----- MATERIAL TO PROCESS -----

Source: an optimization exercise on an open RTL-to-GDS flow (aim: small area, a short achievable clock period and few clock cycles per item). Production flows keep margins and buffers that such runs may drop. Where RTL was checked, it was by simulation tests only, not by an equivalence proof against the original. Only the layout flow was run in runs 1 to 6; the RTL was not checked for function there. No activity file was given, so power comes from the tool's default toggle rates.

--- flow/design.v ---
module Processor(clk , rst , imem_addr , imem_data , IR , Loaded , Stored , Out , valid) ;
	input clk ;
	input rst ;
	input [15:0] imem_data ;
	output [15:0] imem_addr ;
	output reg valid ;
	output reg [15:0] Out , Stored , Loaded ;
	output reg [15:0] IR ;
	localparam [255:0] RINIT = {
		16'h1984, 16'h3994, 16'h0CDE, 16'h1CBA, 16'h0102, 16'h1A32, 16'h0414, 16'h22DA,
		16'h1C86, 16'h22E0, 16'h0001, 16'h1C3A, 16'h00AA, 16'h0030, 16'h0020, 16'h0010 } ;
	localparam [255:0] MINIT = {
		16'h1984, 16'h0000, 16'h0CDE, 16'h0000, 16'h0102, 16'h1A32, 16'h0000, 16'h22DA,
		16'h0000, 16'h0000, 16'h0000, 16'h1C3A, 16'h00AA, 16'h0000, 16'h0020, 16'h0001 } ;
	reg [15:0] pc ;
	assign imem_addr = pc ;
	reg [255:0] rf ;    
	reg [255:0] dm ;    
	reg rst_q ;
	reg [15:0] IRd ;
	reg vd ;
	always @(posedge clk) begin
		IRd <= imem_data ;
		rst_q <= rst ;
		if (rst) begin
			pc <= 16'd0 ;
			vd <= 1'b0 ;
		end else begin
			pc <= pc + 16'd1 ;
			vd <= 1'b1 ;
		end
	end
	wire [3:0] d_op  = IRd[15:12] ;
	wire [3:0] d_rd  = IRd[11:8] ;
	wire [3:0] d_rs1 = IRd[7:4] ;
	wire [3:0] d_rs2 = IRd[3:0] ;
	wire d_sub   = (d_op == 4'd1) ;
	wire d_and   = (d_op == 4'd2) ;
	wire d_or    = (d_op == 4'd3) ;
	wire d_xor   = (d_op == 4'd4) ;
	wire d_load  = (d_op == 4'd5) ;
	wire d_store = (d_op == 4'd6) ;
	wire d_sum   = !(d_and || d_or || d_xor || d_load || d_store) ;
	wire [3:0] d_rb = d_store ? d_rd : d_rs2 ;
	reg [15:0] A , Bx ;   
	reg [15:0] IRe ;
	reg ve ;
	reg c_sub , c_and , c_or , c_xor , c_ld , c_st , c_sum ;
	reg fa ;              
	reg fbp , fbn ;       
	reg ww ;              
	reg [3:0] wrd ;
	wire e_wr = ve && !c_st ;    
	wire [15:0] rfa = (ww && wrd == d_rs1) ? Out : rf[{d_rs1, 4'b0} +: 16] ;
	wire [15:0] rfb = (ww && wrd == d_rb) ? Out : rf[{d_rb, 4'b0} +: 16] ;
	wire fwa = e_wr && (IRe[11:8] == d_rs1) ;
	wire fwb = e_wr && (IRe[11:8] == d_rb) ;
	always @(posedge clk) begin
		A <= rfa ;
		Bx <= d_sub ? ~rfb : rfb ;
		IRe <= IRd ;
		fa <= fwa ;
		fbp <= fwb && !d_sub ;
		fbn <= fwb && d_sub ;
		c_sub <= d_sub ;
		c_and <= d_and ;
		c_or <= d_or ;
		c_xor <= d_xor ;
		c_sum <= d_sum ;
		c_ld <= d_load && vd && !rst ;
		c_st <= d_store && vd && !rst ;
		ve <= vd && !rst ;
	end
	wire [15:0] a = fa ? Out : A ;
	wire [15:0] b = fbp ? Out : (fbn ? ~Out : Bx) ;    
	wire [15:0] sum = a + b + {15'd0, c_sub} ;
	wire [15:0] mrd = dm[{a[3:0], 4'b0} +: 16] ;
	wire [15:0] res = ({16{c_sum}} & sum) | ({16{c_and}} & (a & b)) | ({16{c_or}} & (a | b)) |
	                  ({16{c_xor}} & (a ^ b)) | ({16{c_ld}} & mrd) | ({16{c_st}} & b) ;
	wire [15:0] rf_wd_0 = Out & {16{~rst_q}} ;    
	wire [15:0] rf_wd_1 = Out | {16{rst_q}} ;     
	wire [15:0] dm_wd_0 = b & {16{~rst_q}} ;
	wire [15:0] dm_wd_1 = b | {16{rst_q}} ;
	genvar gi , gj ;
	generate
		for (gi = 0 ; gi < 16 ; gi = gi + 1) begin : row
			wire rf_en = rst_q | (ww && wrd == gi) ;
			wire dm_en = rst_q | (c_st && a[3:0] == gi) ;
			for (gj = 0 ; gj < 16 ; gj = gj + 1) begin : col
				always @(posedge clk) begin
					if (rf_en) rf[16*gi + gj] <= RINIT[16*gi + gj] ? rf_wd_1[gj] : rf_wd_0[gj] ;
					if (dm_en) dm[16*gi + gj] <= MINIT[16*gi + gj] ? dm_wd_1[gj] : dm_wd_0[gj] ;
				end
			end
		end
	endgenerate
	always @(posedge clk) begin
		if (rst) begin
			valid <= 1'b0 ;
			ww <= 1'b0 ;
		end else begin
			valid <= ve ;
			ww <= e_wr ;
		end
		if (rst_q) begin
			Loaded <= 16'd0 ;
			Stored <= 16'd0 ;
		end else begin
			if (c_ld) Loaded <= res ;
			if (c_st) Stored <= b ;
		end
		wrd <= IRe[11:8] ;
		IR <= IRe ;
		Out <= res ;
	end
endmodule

-----
----- MATERIAL TO PROCESS -----

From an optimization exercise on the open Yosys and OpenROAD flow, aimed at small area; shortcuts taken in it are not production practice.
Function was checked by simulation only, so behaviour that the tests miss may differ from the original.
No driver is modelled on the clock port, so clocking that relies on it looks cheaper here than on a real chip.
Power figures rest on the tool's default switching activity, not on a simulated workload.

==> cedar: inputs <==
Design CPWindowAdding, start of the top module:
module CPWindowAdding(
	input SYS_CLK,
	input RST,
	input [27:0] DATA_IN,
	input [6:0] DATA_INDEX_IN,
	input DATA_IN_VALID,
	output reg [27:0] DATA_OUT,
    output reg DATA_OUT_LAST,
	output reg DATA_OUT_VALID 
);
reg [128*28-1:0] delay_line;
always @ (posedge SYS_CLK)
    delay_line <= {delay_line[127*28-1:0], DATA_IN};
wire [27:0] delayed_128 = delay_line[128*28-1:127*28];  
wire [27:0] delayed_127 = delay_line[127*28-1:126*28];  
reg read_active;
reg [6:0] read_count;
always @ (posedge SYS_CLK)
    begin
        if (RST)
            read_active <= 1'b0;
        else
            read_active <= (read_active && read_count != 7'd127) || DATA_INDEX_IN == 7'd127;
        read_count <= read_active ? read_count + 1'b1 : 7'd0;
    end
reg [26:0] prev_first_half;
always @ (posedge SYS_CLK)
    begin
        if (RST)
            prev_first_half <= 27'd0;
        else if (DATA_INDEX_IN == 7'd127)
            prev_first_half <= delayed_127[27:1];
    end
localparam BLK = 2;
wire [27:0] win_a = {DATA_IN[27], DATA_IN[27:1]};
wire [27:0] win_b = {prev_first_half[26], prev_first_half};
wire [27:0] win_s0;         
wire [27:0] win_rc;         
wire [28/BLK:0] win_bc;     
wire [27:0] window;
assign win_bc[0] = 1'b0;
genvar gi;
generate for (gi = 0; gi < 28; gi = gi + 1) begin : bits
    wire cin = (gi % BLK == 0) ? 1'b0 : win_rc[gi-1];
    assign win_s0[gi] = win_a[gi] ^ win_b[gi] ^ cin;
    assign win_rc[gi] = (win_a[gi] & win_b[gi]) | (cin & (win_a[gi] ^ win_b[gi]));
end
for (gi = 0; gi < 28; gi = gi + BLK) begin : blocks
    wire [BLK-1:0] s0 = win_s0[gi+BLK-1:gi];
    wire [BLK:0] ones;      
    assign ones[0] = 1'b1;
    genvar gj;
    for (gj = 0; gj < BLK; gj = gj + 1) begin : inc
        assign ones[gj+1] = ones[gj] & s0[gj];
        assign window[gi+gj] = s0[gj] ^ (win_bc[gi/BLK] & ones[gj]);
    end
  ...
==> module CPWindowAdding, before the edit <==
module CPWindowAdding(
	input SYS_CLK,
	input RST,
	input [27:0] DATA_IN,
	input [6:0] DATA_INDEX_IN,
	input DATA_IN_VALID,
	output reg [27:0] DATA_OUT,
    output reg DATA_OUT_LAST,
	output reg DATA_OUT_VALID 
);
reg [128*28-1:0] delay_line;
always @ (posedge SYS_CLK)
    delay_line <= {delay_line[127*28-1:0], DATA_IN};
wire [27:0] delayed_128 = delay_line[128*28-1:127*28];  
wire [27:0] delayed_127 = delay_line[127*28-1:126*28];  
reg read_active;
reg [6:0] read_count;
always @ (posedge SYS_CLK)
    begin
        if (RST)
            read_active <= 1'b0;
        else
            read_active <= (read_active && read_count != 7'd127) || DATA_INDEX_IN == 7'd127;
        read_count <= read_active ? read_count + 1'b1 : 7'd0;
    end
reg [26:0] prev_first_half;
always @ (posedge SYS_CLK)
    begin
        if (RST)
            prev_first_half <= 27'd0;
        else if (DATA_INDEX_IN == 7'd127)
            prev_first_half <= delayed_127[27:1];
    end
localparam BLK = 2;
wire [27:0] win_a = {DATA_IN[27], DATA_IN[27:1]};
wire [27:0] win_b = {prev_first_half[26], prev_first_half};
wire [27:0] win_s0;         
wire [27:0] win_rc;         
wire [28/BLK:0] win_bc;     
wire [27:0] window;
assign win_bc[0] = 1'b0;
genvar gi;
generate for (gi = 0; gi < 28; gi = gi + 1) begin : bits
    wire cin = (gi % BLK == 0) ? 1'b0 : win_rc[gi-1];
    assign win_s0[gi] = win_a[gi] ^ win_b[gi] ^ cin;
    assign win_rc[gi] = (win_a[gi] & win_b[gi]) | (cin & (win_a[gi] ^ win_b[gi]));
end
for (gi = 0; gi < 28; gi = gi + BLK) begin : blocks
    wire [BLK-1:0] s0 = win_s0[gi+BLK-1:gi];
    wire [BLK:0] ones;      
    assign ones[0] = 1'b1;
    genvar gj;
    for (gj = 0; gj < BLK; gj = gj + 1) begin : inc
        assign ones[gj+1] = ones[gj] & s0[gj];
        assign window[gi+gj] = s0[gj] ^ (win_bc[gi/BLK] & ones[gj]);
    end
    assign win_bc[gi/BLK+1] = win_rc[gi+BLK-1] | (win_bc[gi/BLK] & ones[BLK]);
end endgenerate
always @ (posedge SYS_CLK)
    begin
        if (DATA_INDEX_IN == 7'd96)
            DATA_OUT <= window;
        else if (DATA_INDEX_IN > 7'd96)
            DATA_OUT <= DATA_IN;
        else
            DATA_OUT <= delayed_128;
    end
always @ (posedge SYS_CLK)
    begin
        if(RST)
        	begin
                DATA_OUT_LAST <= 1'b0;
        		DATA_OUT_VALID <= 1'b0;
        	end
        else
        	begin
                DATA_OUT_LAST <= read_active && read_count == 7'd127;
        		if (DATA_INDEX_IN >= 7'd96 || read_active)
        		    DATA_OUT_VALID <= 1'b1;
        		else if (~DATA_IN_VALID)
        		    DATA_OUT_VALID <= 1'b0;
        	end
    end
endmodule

-----

- EXERCISE: Transcribe, exactly and without additions, the lines of the records above, beginning with the line that contains "Source: an optimization" and ending with the line that contains "wire [3:0] d_op", both included.

- FINISHED EXERCISE:
Source: an optimization exercise on an open RTL-to-GDS flow (aim: small area, a short achievable clock period and few clock cycles per item). Production flows keep margins and buffers that such runs may drop. Where RTL was checked, it was by simulation tests only, not by an equivalence proof against the original. Only the layout flow was run in runs 1 to 6; the RTL was not checked for function there. No activity file was given, so power comes from the tool's default toggle rates.

--- flow/design.v ---
module Processor(clk , rst , imem_addr , imem_data , IR , Loaded , Stored , Out , valid) ;
	input clk ;
	input rst ;
	input [15:0] imem_data ;
	output [15:0] imem_addr ;
	output reg valid ;
	output reg [15:0] Out , Stored , Loaded ;
	output reg [15:0] IR ;
	localparam [255:0] RINIT = {
		16'h1984, 16'h3994, 16'h0CDE, 16'h1CBA, 16'h0102, 16'h1A32, 16'h0414, 16'h22DA,
		16'h1C86, 16'h22E0, 16'h0001, 16'h1C3A, 16'h00AA, 16'h0030, 16'h0020, 16'h0010 } ;
	localparam [255:0] MINIT = {
		16'h1984, 16'h0000, 16'h0CDE, 16'h0000, 16'h0102, 16'h1A32, 16'h0000, 16'h22DA,
		16'h0000, 16'h0000, 16'h0000, 16'h1C3A, 16'h00AA, 16'h0000, 16'h0020, 16'h0001 } ;
	reg [15:0] pc ;
	assign imem_addr = pc ;
	reg [255:0] rf ;    
	reg [255:0] dm ;    
	reg rst_q ;
	reg [15:0] IRd ;
	reg vd ;
	always @(posedge clk) begin
		IRd <= imem_data ;
		rst_q <= rst ;
		if (rst) begin
			pc <= 16'd0 ;
			vd <= 1'b0 ;
		end else begin
			pc <= pc + 16'd1 ;
			vd <= 1'b1 ;
		end
	end
	wire [3:0] d_op  = IRd[15:12] ;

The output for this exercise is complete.